* PROBLEM DETAILS: Write out, from the entries below, exactly the lines that run between the lines holding "cells_and_area,multi_input_area,10680,um^2" and "sta,timing.hold.ws,3474,ps", inclusive, and stop there.

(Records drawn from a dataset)

****************

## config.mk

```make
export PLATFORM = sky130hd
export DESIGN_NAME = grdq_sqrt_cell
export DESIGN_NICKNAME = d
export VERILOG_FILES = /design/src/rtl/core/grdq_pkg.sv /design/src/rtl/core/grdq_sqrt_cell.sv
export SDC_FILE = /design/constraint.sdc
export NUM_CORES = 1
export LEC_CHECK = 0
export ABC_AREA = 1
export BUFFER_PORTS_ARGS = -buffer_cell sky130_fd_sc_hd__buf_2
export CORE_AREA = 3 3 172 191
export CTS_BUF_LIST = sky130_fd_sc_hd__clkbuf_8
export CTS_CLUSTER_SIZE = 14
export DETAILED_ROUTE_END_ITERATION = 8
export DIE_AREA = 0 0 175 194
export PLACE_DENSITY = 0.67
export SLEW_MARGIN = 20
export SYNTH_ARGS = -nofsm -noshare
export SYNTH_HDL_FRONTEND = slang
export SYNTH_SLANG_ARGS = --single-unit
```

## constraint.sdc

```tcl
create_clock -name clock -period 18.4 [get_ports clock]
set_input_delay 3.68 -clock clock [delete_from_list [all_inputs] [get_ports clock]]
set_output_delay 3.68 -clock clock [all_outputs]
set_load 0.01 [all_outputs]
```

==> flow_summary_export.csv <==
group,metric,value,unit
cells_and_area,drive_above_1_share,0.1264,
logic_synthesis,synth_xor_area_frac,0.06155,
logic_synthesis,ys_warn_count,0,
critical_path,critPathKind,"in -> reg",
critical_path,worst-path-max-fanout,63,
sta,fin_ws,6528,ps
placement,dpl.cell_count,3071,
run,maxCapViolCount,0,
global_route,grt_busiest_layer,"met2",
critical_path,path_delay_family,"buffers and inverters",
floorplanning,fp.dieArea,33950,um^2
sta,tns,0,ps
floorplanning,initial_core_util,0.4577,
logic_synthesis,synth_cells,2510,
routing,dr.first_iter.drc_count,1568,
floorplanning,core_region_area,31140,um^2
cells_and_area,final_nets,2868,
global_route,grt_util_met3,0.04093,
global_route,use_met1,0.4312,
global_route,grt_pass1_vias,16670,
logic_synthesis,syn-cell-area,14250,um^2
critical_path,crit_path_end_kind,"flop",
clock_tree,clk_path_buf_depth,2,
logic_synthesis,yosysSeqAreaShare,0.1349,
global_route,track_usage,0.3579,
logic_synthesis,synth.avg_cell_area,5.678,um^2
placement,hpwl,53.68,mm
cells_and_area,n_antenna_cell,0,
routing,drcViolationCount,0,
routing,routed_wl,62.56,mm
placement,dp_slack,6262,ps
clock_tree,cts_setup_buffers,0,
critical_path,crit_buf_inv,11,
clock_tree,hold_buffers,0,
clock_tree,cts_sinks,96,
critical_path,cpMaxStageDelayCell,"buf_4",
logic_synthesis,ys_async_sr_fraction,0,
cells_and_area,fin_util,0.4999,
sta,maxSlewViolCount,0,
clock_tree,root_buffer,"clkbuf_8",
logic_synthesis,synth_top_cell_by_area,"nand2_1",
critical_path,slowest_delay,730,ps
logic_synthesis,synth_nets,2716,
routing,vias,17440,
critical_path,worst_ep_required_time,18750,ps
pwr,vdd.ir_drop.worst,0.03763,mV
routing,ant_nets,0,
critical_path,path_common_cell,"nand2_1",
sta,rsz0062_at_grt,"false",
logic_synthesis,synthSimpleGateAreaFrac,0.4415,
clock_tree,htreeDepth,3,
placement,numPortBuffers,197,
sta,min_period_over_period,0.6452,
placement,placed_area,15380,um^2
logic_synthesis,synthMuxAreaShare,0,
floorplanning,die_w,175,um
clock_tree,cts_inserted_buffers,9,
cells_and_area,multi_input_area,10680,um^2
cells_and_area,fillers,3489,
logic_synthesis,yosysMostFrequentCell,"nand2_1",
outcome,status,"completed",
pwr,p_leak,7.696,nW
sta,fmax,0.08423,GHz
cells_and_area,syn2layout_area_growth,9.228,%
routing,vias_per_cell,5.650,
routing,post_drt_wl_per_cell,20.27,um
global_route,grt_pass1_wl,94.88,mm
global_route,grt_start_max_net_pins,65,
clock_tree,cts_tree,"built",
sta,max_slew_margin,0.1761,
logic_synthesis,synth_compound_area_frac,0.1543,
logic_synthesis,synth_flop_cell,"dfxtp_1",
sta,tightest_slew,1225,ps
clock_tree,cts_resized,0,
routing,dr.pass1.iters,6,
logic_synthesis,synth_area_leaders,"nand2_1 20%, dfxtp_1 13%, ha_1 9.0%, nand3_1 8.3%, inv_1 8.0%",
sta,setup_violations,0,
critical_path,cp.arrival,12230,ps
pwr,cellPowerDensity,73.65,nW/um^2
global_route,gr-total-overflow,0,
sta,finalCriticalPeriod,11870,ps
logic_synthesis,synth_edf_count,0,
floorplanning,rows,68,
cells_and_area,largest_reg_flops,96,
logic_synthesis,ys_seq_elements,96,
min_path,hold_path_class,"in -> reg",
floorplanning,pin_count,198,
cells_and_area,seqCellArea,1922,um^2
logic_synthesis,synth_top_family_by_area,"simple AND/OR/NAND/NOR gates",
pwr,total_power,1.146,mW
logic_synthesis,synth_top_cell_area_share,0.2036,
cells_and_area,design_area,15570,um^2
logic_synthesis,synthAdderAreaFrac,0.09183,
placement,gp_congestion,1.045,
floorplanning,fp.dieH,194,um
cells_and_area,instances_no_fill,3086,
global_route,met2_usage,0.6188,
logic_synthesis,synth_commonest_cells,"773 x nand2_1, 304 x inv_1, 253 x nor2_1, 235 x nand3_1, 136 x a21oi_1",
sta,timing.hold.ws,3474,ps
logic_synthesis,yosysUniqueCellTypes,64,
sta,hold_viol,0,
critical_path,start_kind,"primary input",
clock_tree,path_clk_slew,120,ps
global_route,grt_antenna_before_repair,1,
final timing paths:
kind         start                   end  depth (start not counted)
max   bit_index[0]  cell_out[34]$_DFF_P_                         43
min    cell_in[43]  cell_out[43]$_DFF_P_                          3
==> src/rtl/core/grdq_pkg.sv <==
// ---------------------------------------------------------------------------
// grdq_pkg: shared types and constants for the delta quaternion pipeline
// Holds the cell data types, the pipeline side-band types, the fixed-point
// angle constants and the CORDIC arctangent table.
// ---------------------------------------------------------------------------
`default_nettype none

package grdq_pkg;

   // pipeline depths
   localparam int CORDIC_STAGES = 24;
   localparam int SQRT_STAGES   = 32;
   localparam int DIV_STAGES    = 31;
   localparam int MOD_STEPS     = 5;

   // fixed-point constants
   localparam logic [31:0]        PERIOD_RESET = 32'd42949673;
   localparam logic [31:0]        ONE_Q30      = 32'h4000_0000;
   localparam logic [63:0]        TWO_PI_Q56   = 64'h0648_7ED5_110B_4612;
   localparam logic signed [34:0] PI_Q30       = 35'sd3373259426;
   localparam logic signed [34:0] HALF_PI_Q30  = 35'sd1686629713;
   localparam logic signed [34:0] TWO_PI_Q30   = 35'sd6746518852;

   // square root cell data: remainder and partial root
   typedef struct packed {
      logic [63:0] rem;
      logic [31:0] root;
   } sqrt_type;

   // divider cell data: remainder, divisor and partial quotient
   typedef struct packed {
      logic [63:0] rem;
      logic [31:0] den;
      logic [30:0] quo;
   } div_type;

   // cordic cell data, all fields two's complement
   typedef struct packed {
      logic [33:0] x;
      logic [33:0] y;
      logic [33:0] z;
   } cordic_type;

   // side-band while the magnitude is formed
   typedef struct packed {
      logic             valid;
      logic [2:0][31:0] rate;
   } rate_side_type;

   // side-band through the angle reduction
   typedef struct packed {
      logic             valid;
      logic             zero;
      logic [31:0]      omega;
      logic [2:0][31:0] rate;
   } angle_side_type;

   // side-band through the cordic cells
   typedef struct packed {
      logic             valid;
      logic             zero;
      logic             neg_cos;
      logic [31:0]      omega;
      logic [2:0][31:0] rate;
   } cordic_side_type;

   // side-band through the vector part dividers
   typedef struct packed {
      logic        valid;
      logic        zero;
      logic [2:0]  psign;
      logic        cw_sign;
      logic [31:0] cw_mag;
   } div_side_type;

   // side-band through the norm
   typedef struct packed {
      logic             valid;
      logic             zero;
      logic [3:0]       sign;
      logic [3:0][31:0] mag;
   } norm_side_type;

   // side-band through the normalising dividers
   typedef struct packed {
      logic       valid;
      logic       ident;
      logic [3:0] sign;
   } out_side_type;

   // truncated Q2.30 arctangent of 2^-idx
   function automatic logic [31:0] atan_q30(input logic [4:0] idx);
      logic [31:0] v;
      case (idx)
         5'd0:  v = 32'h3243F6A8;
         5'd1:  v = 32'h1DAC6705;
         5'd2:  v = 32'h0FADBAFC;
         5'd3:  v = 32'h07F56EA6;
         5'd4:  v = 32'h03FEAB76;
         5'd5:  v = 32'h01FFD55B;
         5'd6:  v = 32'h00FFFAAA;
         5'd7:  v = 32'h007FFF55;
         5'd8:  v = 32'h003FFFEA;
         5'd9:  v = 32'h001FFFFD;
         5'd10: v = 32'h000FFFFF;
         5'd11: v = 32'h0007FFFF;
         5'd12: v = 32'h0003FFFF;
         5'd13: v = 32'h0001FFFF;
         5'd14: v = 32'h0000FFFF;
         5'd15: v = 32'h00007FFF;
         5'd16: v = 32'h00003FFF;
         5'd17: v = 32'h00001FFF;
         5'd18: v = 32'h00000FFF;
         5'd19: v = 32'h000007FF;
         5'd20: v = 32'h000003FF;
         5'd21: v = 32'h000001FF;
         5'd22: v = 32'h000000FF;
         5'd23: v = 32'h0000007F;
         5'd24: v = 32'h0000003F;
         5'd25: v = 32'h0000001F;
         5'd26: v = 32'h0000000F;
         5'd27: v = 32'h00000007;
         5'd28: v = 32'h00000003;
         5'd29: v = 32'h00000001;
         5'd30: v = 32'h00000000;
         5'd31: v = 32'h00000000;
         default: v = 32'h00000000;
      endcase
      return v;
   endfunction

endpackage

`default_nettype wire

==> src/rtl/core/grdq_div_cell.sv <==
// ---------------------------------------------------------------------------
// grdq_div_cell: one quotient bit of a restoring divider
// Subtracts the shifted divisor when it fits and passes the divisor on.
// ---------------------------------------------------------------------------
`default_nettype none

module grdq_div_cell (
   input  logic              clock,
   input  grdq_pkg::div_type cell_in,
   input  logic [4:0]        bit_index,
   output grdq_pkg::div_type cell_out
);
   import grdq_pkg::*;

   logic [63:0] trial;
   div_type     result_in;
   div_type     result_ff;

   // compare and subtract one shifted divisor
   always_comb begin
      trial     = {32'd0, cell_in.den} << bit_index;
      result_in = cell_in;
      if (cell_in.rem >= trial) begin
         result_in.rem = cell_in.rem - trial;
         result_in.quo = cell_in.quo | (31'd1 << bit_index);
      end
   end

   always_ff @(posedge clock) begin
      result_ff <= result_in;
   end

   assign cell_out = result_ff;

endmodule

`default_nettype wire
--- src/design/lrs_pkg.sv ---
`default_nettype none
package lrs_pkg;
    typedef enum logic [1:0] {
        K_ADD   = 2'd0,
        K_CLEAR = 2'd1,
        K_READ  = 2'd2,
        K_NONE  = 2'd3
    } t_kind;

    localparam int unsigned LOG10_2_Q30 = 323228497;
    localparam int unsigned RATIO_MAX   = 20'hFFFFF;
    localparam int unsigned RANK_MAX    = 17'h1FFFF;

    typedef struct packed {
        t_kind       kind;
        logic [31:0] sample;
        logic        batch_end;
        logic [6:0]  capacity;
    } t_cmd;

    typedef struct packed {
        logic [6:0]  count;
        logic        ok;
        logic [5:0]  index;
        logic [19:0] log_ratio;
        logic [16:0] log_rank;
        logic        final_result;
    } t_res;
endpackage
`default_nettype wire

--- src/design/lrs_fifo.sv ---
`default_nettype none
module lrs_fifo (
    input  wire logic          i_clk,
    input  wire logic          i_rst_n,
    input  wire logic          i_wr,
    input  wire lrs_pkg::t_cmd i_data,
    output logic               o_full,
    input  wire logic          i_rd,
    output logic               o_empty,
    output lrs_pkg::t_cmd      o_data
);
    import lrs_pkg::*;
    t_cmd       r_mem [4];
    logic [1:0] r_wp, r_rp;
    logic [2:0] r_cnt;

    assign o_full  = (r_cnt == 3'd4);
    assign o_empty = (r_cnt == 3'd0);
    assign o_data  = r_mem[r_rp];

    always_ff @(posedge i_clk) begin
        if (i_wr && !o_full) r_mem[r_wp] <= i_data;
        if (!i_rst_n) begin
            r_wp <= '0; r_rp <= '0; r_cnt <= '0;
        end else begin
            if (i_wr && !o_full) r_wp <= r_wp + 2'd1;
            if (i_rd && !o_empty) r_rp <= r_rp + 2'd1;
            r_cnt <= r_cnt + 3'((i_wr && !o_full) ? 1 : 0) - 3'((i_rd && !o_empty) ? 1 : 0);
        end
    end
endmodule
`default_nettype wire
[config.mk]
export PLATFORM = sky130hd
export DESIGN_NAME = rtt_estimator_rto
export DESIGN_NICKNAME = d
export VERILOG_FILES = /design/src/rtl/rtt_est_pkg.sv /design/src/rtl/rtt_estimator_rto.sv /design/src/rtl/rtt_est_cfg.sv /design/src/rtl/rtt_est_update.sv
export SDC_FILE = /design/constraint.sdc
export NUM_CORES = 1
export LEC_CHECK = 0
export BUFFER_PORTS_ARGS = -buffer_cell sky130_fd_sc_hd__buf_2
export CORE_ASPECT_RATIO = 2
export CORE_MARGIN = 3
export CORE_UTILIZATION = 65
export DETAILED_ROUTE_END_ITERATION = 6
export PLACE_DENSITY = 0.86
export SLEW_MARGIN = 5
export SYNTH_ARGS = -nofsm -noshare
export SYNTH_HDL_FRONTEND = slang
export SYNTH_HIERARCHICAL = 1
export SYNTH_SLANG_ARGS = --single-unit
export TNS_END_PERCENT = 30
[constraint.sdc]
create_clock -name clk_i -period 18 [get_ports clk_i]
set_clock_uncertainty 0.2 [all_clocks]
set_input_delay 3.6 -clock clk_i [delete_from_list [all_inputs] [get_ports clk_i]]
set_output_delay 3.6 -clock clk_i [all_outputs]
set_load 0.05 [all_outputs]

****************

* PROBLEM SOLUTION:
cells_and_area,multi_input_area,10680,um^2
cells_and_area,fillers,3489,
logic_synthesis,yosysMostFrequentCell,"nand2_1",
outcome,status,"completed",
pwr,p_leak,7.696,nW
sta,fmax,0.08423,GHz
cells_and_area,syn2layout_area_growth,9.228,%
routing,vias_per_cell,5.650,
routing,post_drt_wl_per_cell,20.27,um
global_route,grt_pass1_wl,94.88,mm
global_route,grt_start_max_net_pins,65,
clock_tree,cts_tree,"built",
sta,max_slew_margin,0.1761,
logic_synthesis,synth_compound_area_frac,0.1543,
logic_synthesis,synth_flop_cell,"dfxtp_1",
sta,tightest_slew,1225,ps
clock_tree,cts_resized,0,
routing,dr.pass1.iters,6,
logic_synthesis,synth_area_leaders,"nand2_1 20%, dfxtp_1 13%, ha_1 9.0%, nand3_1 8.3%, inv_1 8.0%",
sta,setup_violations,0,
critical_path,cp.arrival,12230,ps
pwr,cellPowerDensity,73.65,nW/um^2
global_route,gr-total-overflow,0,
sta,finalCriticalPeriod,11870,ps
logic_synthesis,synth_edf_count,0,
floorplanning,rows,68,
cells_and_area,largest_reg_flops,96,
logic_synthesis,ys_seq_elements,96,
min_path,hold_path_class,"in -> reg",
floorplanning,pin_count,198,
cells_and_area,seqCellArea,1922,um^2
logic_synthesis,synth_top_family_by_area,"simple AND/OR/NAND/NOR gates",
pwr,total_power,1.146,mW
logic_synthesis,synth_top_cell_area_share,0.2036,
cells_and_area,design_area,15570,um^2
logic_synthesis,synthAdderAreaFrac,0.09183,
placement,gp_congestion,1.045,
floorplanning,fp.dieH,194,um
cells_and_area,instances_no_fill,3086,
global_route,met2_usage,0.6188,
logic_synthesis,synth_commonest_cells,"773 x nand2_1, 304 x inv_1, 253 x nor2_1, 235 x nand3_1, 136 x a21oi_1",
sta,timing.hold.ws,3474,ps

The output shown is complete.